Apóstolo é honrado como padroeiro da Rússia e Escócia e no calendário católico
é comemorado no dia 30 de novembro a data de seu martírio

     No Novo Testamento André é sempre citado entre os quatro primeiros apóstolos, junto com João, Tiago e seu irmão Pedro, também conhecido Simão. Ele nasceu em Betsaida, às margens do lago de Genesaré, na Galileia. Era discípulo de João Batista, que pregava a vinda do Messias que os libertaria da miséria e da dominação estrangeira. Foi o primeiro a recrutar apóstolos para o Senhor. 

     O Evangelho de João relata o primeiro encontro de André com o Filho de Deus, em seus primeiros dias de revelação, após o batismo no Rio Jordão: “No dia seguinte, João aí estava de novo, com dois discípulos. Vendo Jesus que ia passando, apontou: Eis aí o Cordeiro de Deus. Ouvindo essas palavras, os dois discípulos seguiram a Jesus.
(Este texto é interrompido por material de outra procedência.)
File: config.mk
export PLATFORM = sky130hd
export DESIGN_NAME = cpl_rx_buf
export DESIGN_NICKNAME = d
export VERILOG_FILES = /design/src/rtl/cpl_rx_pkg.sv /design/src/rtl/rd_req_gen.sv /design/src/rtl/cpl_filter.sv /design/src/rtl/cpl_writer.sv /design/src/rtl/prod_commit.sv /design/src/rtl/cpl_rx_buf.sv
export SDC_FILE = /design/constraint.sdc
export NUM_CORES = 1
export LEC_CHECK = 0
export BUFFER_PORTS_ARGS = -buffer_cell sky130_fd_sc_hd__buf_2
export CAP_MARGIN = 10
export CORE_MARGIN = 1
export CORE_UTILIZATION = 59
export DETAILED_ROUTE_END_ITERATION = 8
export PLACE_DENSITY = 0.8
export SLEW_MARGIN = 20
export SYNTH_ARGS = -nofsm -noshare
export SYNTH_HDL_FRONTEND = slang
export SYNTH_SLANG_ARGS = --single-unit
File: constraint.sdc
create_clock -name clk -period 11.9 [get_ports clk]
set_clock_uncertainty 0.05 [all_clocks]
set_input_delay 2.975 -clock clk [delete_from_list [all_inputs] [get_ports clk]]
set_output_delay 2.975 -clock clk [all_outputs]
set_load 0.02 [all_outputs]
File: src/rtl/cpl_rx_pkg.sv
/*
  shared types for the completion receive path
  completions are 3DW-header TLPs on a 64-bit TRN stream, so beat 1 carries
  the first payload dword in its lower half
  completion payloads must hold an even number of dwords
*/
package cpl_rx_pkg;

    typedef logic [63:0] qw_t;
    typedef logic [31:0] dw_t;
    typedef logic [9:0]  len_dw_t;

    localparam logic [6:0] cpl_fmt_type = 7'b1001010; // cpl with data
    localparam logic [2:0] cpl_sc       = 3'b000;     // successful completion

    // first header beat: dw0 above, dw1 below
    typedef struct packed {
        logic       rsvd0;
        logic [6:0] fmt_type;
        logic       rsvd1;
        logic [2:0] tc;
        logic [3:0] rsvd2;
        logic       td;
        logic       ep;
        logic [1:0] attr;
        logic [1:0] rsvd3;
        len_dw_t    len;        // dwords of payload
        logic [15:0] cpl_id;
        logic [2:0]  status;
        logic        bcm;
        logic [11:0] byte_cnt;
    } hdr0_t;

    // second beat: dw2 above, first payload dword below
    typedef struct packed {
        logic [15:0] req_id;
        logic [2:0]  tag_hi;    // unused, tags fit in 5 bits
        logic [4:0]  tag;
        logic        rsvd;
        logic [6:0]  lower_addr;
        dw_t         data;
    } hdr1_t;

    typedef union packed {
        hdr0_t hdr0;
        hdr1_t hdr1;
    } trn_beat_u;

    // host data is big endian per dword
    function automatic dw_t dw_swap(input dw_t d);
        return {d[7:0], d[15:8], d[23:16], d[31:24]};
    endfunction

endpackage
Jesus virou-se para trás, e vendo que o seguiam, perguntou: O que é que vocês estão procurando? Eles disseram: Rabi (que quer dizer Mestre), onde moras? Jesus respondeu: Venham e vocês verão”.

     Eles foram e a partir daí, os dois irmãos tornaram-se discípulos de Cristo e deixaram tudo para seguir Jesus. 
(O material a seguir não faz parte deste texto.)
$ cat config.mk
export PLATFORM = sky130hd
export DESIGN_NAME = conv1d_top
export DESIGN_NICKNAME = d
export VERILOG_FILES = /design/src/conv1d_pkg.sv /design/src/conv1d_top.sv /design/src/conv1d_datapath.sv /design/src/conv1d_seq.sv /design/src/conv1d_apb_regs.sv
export SDC_FILE = /design/constraint.sdc
export NUM_CORES = 1
export LEC_CHECK = 0
export BUFFER_PORTS_ARGS = -buffer_cell sky130_fd_sc_hd__buf_2
export CAP_MARGIN = 20
export CORE_MARGIN = 1.5
export CORE_UTILIZATION = 65
export DETAILED_ROUTE_END_ITERATION = 8
export GPL_ROUTABILITY_DRIVEN = 0
export GPL_TIMING_DRIVEN = 0
export PLACE_DENSITY = 0.87
export SLEW_MARGIN = 20
export SYNTH_ARGS = -nofsm -noshare
export SYNTH_HDL_FRONTEND = slang
export SYNTH_SLANG_ARGS = --single-unit
$ cat constraint.sdc
create_clock -name clk -period 18.6 [get_ports clk]
set_clock_uncertainty 0.1 [all_clocks]
set_input_delay 2.79 -clock clk [delete_from_list [all_inputs] [get_ports clk]]
set_output_delay 2.79 -clock clk [all_outputs]
set_load 0.02 [all_outputs]
$ cat src/conv1d_pkg.sv
package conv1d_pkg;

  // ------------------------------
  // Sizes
  // ------------------------------
  localparam int ADDR_W   = 7;
  localparam int DATA_W   = 32;
  localparam int SAMPLE_W = 8;
  localparam int NUM_TAPS = 4;
  localparam int COUNT_W  = 7;

  // APB register map as byte offsets
  localparam logic [7:0] REG_CTRL   = 8'h00;
  localparam logic [7:0] REG_STATUS = 8'h04;
  localparam logic [7:0] REG_TAPS   = 8'h08;
  localparam logic [7:0] REG_SRC    = 8'h0C;
  localparam logic [7:0] REG_DST    = 8'h10;
  localparam logic [7:0] REG_COUNT  = 8'h14;

  // ------------------------------
  // Types
  // ------------------------------
  typedef logic [ADDR_W-1:0]   addr_t;
  typedef logic [DATA_W-1:0]   word_t;
  typedef logic [SAMPLE_W-1:0] sample_t;

  // Tap k lives in byte k
  typedef sample_t [NUM_TAPS-1:0] taps_t;

  typedef struct packed {
    logic               start;
    addr_t              src_base;
    addr_t              dst_base;
    logic [COUNT_W-1:0] out_count;
    taps_t              taps;
  } conv_cfg_t;

  typedef struct packed {
    logic busy;
    logic done;
  } conv_stat_t;

  typedef struct packed {
    logic  req;
    logic  we;
    addr_t addr;
    word_t wdata;
  } mem_req_t;

  typedef enum logic [2:0] {
    S_IDLE,
    S_READ,
    S_CAPTURE,
    S_SUM,
    S_WRITE,
    S_DONE
  } seq_state_t;

  typedef enum logic {
    RESP_OK,
    RESP_BAD_ADDR
  } apb_status_e;

endpackage
$ cat src/conv1d_top.sv
`timescale 1ns/1ps

module conv1d_top (
  input  logic                 clk,
  input  logic                 rst_n,
  input  logic                 psel_i,
  input  logic                 penable_i,
  input  logic                 pwrite_i,
  input  logic [7:0]           paddr_i,
  input  conv1d_pkg::word_t    pwdata_i,
  output conv1d_pkg::word_t    prdata_o,
  output logic                 pready_o,
  output logic                 pslverr_o,
  output conv1d_pkg::mem_req_t mem_req_o,
  input  conv1d_pkg::word_t    mem_rdata_i,
  output logic                 done_o
);

  import conv1d_pkg::*;

  conv_cfg_t  cfg;
  conv_stat_t stat;
  logic       sample_load;
  logic       sum_load;
  word_t      sum;

  conv1d_apb_regs u_regs (
    .clk       (clk),
    .rst_n     (rst_n),
    .psel_i    (psel_i),
    .penable_i (penable_i),
    .pwrite_i  (pwrite_i),
    .paddr_i   (paddr_i),
    .pwdata_i  (pwdata_i),
    .prdata_o  (prdata_o),
    .pready_o  (pready_o),
    .pslverr_o (pslverr_o),
    .stat_i    (stat),
    .cfg_o     (cfg),
    .done_o    (done_o)
  );

  conv1d_seq u_seq (
    .clk           (clk),
    .rst_n         (rst_n),
    .cfg_i         (cfg),
    .stat_o        (stat),
    .mem_req_o     (mem_req_o),
    .sample_load_o (sample_load),
    .sum_load_o    (sum_load),
    .sum_i         (sum)
  );

  // Samples sit in the low byte of each word
  conv1d_datapath u_dp (
    .clk           (clk),
    .rst_n         (rst_n),
    .sample_load_i (sample_load),
    .sample_i      (mem_rdata_i[SAMPLE_W-1:0]),
    .taps_i        (cfg.taps),
    .sum_load_i    (sum_load),
    .sum_o         (sum)
  );

endmodule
     No começo da vida pública do Senhor eles ocuparam a mesma casa em Cafarnaum. André esteve sempre próximo a Cristo durante seu tempo de ministério. Ele participou da Última Ceia, viu o Senhor Ressuscitado, testemunhou a Ascensão, recebeu graças e dons no primeiro Pentecostes.

     André ajudou, entre grandes ameaças e perseguições, a estabelecer a Fé na Palestina. Segundo a tradição, esse apóstolo foi crucificado em Patros da Acaia, cidade na qual havia sido eleito bispo, durante o reinado de Trajano. Foi amarrado a uma cruz em forma de X, que ficou conhecida como a “Cruz de Santo André”. Suas relíquias foram transferidas de Patros para Constantinopla e depositadas na Igreja dos Apóstolos, tornando-se padroeiro desta cidade.

     Quando Constantinopla foi tomada pelos franceses no início do século XIII, o Cardeal Pedro de Cápua levou as relíquias para a Itália e as colocou na Catedral de Amalfi, onde ainda permanecem.